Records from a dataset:
§ §
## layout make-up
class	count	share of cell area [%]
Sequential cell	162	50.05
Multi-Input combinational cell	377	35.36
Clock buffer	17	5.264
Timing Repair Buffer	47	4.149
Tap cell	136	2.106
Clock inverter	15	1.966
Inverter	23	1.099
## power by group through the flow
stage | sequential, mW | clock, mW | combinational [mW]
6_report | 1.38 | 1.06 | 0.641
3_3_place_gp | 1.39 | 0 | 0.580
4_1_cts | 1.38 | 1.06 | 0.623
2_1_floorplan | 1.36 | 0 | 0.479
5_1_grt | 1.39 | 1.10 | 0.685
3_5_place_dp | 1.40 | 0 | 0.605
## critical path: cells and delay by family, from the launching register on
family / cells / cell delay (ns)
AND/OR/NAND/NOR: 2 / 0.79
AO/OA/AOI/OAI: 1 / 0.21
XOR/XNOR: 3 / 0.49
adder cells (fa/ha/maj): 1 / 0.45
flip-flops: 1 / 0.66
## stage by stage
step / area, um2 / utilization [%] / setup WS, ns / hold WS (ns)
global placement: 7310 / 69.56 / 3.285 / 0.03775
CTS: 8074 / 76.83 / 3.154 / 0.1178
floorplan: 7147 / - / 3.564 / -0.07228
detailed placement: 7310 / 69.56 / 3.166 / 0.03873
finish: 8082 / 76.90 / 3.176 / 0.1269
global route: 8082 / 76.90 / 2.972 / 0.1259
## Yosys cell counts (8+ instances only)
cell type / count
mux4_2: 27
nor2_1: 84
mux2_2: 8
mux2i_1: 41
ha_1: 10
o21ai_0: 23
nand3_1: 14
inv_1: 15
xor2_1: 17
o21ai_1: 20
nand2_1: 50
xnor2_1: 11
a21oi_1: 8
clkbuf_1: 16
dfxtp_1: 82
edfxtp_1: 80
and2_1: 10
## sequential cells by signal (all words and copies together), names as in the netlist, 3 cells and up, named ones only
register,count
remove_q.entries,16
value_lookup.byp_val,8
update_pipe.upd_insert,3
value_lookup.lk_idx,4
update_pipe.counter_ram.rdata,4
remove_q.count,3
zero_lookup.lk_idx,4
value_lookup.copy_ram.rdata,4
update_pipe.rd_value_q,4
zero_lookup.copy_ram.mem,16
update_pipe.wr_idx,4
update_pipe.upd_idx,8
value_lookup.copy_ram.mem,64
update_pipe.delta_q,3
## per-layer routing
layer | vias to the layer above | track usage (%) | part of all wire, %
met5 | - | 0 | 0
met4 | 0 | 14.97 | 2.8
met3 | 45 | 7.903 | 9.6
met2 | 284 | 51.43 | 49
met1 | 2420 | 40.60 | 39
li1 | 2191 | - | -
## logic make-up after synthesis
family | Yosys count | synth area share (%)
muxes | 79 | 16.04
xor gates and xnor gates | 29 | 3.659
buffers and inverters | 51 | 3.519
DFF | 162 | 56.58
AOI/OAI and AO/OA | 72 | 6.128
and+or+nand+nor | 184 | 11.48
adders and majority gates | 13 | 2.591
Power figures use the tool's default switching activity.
§ §
Work to complete =
There is a run of lines above from the one with "step / area, um2" to the one with "xnor2_1: 11"; print exactly that run, both ends included, and nothing else.

Answer to this exercise =
step / area, um2 / utilization [%] / setup WS, ns / hold WS (ns)
global placement: 7310 / 69.56 / 3.285 / 0.03775
CTS: 8074 / 76.83 / 3.154 / 0.1178
floorplan: 7147 / - / 3.564 / -0.07228
detailed placement: 7310 / 69.56 / 3.166 / 0.03873
finish: 8082 / 76.90 / 3.176 / 0.1269
global route: 8082 / 76.90 / 2.972 / 0.1259
## Yosys cell counts (8+ instances only)
cell type / count
mux4_2: 27
nor2_1: 84
mux2_2: 8
mux2i_1: 41
ha_1: 10
o21ai_0: 23
nand3_1: 14
inv_1: 15
xor2_1: 17
o21ai_1: 20
nand2_1: 50
xnor2_1: 11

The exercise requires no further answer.